• What you need to do
Look below for the lines from the one with "met1: 3531 / 42 / 19.3" to the one with "endpoints found under the setup", and copy exactly those lines, both ends included.

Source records

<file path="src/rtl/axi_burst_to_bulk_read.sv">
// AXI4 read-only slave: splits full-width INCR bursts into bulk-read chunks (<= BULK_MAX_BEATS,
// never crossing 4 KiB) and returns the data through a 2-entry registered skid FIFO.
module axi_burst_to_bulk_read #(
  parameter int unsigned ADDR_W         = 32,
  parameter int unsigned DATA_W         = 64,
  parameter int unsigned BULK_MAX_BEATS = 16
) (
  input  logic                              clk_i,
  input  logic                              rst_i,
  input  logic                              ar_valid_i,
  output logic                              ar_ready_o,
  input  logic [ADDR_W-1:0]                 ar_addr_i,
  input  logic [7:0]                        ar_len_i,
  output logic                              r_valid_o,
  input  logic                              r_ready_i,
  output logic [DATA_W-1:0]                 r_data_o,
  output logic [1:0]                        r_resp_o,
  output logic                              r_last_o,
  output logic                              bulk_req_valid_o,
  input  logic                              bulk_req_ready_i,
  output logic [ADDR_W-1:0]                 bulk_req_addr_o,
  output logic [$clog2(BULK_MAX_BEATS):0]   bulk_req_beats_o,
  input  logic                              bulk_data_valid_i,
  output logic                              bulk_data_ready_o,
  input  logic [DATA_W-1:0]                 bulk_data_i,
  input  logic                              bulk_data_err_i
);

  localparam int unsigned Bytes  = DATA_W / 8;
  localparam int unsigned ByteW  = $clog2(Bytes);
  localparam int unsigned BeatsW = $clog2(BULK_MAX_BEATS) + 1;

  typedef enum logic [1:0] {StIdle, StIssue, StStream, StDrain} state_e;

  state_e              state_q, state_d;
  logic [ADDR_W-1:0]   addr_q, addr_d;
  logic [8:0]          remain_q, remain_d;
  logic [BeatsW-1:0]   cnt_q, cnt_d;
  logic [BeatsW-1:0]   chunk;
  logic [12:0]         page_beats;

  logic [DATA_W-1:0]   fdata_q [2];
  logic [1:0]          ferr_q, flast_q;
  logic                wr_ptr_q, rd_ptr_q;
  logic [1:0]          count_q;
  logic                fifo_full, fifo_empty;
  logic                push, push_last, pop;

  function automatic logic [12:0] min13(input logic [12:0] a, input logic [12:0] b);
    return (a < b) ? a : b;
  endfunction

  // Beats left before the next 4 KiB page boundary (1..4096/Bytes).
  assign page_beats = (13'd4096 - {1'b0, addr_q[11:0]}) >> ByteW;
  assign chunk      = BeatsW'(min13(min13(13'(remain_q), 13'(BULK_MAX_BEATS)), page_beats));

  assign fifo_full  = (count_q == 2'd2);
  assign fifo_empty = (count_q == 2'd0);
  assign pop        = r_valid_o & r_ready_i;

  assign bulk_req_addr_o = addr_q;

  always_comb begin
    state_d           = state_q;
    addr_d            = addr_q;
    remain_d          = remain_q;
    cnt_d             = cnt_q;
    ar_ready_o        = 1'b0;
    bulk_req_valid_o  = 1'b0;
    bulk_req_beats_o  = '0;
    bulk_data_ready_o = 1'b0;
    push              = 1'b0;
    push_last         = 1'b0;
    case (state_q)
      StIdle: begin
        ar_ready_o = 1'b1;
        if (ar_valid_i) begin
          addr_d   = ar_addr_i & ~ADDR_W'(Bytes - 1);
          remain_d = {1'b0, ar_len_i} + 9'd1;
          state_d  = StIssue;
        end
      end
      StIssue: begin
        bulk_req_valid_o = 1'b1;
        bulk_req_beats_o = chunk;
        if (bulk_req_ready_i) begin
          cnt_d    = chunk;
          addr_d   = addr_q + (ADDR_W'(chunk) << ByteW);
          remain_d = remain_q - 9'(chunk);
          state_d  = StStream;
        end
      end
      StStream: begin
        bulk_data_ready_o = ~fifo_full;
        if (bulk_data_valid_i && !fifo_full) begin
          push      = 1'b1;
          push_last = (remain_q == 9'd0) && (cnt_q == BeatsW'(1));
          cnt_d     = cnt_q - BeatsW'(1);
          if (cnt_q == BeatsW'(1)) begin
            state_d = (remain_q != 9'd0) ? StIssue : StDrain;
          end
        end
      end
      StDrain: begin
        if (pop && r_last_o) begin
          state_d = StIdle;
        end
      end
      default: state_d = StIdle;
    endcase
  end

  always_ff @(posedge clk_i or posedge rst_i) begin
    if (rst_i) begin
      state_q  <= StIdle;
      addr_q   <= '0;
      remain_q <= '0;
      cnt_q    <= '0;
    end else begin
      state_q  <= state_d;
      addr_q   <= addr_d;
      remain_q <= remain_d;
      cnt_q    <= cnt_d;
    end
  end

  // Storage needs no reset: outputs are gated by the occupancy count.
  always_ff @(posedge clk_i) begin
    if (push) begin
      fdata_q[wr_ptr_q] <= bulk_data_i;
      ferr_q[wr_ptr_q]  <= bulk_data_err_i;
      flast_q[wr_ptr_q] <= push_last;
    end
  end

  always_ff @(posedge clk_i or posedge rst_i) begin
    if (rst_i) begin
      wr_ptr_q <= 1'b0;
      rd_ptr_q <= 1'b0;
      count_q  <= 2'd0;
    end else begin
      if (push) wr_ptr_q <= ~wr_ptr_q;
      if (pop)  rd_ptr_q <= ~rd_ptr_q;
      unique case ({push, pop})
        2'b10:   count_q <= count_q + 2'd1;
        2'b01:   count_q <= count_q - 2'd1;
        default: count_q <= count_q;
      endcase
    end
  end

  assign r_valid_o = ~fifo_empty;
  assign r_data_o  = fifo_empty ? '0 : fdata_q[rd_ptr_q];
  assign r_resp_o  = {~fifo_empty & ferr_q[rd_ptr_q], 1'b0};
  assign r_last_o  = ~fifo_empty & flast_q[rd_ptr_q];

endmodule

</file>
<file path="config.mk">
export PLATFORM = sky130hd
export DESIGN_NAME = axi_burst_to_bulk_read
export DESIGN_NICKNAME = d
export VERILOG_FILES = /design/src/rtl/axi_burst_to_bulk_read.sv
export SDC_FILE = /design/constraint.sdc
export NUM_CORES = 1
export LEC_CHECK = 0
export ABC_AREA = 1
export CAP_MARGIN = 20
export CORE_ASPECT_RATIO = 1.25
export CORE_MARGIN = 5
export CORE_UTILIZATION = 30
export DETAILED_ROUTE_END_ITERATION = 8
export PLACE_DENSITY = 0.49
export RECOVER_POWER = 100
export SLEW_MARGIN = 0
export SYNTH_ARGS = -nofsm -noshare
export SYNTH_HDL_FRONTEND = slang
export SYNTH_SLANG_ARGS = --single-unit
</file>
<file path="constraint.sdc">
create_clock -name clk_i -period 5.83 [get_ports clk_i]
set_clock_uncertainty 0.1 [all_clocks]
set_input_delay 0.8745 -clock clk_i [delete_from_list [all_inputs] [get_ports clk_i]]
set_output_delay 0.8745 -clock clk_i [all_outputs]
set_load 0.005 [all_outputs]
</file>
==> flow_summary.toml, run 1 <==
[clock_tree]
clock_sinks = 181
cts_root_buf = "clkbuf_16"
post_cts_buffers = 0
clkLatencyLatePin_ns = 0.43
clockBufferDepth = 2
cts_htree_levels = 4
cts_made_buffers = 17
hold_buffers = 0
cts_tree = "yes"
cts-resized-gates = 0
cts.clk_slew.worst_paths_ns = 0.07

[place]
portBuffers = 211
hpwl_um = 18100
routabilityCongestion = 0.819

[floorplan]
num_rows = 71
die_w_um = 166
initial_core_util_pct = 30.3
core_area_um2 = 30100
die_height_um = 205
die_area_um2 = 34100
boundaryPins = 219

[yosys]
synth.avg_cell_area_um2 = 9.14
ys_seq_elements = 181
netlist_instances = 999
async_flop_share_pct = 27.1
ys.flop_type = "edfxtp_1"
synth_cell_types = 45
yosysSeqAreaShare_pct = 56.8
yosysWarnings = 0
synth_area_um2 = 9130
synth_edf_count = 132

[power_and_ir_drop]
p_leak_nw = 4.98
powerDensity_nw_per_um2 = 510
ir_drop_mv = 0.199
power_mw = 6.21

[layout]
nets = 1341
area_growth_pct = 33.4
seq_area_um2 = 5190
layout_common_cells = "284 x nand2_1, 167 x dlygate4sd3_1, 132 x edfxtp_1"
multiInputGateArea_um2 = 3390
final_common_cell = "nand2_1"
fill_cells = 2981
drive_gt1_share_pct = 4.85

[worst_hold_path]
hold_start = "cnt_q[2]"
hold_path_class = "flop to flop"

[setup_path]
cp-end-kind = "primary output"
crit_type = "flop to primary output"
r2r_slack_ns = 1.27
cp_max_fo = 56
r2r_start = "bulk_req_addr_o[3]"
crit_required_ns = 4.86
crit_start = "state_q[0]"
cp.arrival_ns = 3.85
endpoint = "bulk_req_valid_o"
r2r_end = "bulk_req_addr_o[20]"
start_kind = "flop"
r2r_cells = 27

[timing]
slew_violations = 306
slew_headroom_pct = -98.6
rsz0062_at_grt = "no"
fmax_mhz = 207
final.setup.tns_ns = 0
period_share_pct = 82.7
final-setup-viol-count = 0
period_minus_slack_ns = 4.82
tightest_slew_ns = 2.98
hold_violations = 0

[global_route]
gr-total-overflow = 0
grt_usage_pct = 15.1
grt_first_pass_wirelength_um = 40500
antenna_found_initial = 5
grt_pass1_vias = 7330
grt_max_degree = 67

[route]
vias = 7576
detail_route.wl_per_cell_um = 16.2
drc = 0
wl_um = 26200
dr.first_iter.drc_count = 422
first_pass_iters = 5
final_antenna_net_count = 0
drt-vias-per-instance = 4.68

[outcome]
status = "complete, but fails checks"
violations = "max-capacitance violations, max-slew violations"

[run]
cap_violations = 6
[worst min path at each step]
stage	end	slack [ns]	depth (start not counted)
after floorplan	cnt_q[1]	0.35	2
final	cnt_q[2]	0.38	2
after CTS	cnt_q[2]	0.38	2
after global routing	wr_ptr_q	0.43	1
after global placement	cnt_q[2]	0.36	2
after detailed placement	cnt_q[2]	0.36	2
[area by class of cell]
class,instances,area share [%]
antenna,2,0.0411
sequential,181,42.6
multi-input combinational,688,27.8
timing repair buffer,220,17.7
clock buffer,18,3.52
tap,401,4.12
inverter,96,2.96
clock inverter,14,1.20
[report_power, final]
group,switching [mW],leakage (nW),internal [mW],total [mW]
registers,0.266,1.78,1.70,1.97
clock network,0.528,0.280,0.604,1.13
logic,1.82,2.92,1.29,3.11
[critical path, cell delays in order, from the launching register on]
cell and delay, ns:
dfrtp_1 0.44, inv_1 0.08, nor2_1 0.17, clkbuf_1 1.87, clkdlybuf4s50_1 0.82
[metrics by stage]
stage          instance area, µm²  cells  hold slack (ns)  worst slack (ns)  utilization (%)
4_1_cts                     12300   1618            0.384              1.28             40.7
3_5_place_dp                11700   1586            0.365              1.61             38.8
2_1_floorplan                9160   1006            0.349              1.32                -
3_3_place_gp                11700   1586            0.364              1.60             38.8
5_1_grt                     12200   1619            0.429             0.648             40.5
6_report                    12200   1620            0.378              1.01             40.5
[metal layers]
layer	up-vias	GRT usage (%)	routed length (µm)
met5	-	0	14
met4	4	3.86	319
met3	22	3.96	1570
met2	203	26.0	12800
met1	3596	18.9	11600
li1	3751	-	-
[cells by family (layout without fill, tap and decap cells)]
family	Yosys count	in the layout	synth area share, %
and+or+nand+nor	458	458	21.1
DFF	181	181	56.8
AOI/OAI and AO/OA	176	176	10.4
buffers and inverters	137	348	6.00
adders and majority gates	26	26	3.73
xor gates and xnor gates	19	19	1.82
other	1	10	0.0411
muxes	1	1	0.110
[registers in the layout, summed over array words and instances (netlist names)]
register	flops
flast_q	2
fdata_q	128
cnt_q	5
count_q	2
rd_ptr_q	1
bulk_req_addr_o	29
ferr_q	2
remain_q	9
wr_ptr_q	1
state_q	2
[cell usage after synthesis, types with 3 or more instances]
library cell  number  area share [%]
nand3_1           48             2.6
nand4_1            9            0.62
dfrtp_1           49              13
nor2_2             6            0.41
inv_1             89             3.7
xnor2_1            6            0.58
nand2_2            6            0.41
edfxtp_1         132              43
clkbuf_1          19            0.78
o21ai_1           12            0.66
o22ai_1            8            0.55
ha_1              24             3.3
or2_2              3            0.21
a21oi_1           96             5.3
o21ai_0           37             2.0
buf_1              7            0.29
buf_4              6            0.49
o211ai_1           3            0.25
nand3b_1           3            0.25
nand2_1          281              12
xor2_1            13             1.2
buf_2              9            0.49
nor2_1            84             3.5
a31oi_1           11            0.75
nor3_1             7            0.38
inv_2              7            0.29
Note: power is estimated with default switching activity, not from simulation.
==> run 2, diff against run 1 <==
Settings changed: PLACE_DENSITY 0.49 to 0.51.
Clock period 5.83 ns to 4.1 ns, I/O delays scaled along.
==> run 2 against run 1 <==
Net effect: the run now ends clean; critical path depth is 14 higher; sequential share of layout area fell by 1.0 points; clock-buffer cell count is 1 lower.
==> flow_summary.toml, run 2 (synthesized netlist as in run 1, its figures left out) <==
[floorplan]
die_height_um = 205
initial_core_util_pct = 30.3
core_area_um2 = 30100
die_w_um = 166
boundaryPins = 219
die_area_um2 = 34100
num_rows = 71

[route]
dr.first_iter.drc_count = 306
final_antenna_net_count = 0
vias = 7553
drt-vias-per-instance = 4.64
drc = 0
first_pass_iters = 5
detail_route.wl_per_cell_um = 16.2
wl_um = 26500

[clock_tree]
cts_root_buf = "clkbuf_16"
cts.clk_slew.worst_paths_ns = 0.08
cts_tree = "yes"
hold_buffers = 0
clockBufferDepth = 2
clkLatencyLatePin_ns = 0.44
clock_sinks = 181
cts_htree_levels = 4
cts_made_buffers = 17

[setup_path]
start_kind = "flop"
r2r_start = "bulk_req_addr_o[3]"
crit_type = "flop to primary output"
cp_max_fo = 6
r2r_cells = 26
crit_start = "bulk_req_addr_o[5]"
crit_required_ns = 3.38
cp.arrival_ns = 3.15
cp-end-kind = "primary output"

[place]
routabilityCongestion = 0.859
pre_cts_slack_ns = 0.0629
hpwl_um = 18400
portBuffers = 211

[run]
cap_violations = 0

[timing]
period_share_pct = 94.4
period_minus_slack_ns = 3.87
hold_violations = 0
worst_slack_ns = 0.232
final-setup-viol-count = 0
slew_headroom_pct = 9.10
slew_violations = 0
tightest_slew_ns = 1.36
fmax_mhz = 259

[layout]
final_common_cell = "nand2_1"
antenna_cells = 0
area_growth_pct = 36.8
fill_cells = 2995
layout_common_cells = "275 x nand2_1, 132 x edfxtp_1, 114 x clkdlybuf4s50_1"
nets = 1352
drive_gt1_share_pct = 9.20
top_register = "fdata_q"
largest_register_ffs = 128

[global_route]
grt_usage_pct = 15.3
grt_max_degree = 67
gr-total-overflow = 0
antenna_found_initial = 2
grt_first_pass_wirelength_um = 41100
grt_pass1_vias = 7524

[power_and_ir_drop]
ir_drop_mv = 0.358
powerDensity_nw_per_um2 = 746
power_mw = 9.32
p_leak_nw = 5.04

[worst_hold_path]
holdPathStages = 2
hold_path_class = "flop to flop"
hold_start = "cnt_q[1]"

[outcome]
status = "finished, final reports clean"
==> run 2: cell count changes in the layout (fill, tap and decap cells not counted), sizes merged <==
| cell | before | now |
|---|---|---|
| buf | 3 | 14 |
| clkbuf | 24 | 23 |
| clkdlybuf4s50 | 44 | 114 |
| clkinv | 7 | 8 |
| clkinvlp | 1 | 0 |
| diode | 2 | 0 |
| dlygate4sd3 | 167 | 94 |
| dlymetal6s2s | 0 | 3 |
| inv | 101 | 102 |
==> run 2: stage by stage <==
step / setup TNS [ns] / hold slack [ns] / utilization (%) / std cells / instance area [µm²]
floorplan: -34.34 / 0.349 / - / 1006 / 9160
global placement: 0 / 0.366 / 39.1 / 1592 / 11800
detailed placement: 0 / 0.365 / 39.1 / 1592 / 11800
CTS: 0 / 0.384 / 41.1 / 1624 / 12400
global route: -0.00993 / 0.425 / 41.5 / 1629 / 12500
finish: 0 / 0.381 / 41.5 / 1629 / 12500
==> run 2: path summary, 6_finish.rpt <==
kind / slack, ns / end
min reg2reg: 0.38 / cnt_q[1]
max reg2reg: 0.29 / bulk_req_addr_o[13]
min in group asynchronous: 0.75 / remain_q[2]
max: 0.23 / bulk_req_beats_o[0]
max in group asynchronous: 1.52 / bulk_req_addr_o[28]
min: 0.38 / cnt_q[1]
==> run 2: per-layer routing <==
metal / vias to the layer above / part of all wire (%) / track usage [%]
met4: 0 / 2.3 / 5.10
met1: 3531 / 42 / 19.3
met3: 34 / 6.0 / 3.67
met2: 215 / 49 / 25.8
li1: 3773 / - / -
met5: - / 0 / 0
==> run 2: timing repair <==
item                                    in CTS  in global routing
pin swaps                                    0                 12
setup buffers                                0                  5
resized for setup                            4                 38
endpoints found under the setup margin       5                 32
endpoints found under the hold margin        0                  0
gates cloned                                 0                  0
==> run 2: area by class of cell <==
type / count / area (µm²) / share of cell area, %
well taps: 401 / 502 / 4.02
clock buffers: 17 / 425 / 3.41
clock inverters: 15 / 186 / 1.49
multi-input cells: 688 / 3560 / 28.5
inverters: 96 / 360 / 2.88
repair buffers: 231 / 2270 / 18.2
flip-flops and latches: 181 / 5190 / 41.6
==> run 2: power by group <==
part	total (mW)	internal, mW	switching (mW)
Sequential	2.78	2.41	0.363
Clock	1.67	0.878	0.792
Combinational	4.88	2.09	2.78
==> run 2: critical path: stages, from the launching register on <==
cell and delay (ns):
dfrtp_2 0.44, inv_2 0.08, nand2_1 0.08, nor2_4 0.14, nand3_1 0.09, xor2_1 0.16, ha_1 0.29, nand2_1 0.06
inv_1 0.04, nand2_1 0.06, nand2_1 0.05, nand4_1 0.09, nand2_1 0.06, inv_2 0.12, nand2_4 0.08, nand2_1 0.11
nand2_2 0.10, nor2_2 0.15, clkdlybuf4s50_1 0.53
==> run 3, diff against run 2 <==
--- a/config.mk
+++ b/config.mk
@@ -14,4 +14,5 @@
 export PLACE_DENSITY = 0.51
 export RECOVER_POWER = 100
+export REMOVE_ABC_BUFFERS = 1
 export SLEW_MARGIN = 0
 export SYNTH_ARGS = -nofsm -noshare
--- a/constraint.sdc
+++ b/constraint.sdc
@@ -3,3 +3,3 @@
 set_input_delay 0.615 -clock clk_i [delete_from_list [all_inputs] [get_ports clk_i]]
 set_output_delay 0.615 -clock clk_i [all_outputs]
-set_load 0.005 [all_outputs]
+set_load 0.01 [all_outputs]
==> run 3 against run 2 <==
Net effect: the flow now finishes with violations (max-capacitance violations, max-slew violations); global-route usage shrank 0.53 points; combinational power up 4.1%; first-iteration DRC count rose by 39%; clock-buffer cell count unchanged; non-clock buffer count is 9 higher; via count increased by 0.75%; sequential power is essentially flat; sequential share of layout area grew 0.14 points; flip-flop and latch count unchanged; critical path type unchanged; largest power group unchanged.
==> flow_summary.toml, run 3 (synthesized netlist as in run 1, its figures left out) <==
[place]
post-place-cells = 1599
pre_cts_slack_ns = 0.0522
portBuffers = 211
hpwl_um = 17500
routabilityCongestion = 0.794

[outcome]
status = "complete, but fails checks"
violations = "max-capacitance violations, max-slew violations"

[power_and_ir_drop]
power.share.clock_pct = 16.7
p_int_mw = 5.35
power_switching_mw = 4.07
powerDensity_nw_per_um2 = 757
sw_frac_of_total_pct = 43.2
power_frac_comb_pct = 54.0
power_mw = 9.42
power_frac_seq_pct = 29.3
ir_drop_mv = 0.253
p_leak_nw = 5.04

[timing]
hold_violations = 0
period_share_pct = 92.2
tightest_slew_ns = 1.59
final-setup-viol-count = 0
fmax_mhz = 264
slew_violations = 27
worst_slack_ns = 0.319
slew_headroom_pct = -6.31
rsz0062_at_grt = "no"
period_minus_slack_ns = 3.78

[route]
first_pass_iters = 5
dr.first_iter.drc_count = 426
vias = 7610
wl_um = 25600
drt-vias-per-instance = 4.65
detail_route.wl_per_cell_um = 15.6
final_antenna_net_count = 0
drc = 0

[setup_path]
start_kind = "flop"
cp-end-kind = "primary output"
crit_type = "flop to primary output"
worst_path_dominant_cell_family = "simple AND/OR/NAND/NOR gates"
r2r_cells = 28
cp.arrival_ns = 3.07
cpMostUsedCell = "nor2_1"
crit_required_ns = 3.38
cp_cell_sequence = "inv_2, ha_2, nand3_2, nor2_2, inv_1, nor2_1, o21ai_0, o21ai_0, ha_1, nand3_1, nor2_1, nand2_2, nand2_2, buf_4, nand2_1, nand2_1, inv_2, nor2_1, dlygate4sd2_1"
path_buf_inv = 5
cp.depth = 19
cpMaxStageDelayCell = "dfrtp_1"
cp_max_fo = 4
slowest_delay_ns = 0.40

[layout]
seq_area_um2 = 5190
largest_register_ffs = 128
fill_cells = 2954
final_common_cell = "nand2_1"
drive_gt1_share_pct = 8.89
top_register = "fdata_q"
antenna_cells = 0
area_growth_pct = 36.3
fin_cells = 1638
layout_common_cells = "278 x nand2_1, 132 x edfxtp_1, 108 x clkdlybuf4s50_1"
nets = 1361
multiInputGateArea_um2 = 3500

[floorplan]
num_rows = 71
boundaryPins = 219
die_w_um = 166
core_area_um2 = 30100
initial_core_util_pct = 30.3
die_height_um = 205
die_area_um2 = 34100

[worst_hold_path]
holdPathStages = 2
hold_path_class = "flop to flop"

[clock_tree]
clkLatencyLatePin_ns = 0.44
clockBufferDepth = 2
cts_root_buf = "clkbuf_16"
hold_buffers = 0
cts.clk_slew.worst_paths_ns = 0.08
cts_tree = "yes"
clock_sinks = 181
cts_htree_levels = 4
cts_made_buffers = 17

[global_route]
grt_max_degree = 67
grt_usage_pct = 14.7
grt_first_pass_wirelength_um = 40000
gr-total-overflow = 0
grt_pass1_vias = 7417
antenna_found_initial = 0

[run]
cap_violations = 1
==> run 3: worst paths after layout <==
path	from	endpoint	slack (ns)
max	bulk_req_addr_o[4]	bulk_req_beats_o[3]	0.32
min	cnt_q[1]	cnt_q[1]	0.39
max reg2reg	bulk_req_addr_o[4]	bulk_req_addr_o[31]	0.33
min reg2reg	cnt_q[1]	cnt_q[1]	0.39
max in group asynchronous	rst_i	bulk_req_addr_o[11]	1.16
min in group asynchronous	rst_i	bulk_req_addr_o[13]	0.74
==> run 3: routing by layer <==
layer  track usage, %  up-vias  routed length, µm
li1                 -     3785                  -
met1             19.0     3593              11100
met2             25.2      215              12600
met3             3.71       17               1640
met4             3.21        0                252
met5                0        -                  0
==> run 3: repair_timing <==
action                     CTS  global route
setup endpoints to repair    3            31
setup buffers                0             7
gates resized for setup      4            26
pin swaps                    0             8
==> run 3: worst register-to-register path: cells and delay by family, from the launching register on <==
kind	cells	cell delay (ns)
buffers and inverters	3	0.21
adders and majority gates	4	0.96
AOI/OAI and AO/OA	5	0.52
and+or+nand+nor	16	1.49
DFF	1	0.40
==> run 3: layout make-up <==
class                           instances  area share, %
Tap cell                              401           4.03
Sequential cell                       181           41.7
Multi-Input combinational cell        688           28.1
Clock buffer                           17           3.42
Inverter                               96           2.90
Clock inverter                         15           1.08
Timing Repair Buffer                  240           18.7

• The completed task
met1: 3531 / 42 / 19.3
met3: 34 / 6.0 / 3.67
met2: 215 / 49 / 25.8
li1: 3773 / - / -
met5: - / 0 / 0
==> run 2: timing repair <==
item                                    in CTS  in global routing
pin swaps                                    0                 12
setup buffers                                0                  5
resized for setup                            4                 38
endpoints found under the setup margin       5                 32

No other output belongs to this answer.